## config.mk

```make
export PLATFORM = sky130hd
export DESIGN_NAME = sapm_top
export DESIGN_NICKNAME = d
export VERILOG_FILES = /design/src/sapm_pkg.sv /design/src/sapm_idle_timer.sv /design/src/sapm_top.sv
export SDC_FILE = /design/constraint.sdc
export NUM_CORES = 1
export LEC_CHECK = 0
export ABC_AREA = 1
export BUFFER_PORTS_ARGS = -buffer_cell sky130_fd_sc_hd__buf_2
export CAP_MARGIN = 0
export CORE_UTILIZATION = 35
export CTS_CLUSTER_SIZE = 30
export DETAILED_ROUTE_END_ITERATION = 10
export GPL_ROUTABILITY_DRIVEN = 1
export SLEW_MARGIN = 20
export SYNTH_ARGS = -nofsm -noshare
export SYNTH_HDL_FRONTEND = slang
export SYNTH_HIERARCHICAL = 1
export SYNTH_SLANG_ARGS = --single-unit
```

## constraint.sdc

```tcl
create_clock -name aclk -period 5.7 [get_ports aclk]
set_input_delay 0.57 -clock aclk [delete_from_list [all_inputs] [get_ports aclk]]
set_output_delay 0.57 -clock aclk [all_outputs]
set_load 0.05 [all_outputs]
```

::::::::

▶ **Problem to solve**: Each line above that contains the word "constraint" counts once; give the total and no other text.

▶ **Exercise response**: 2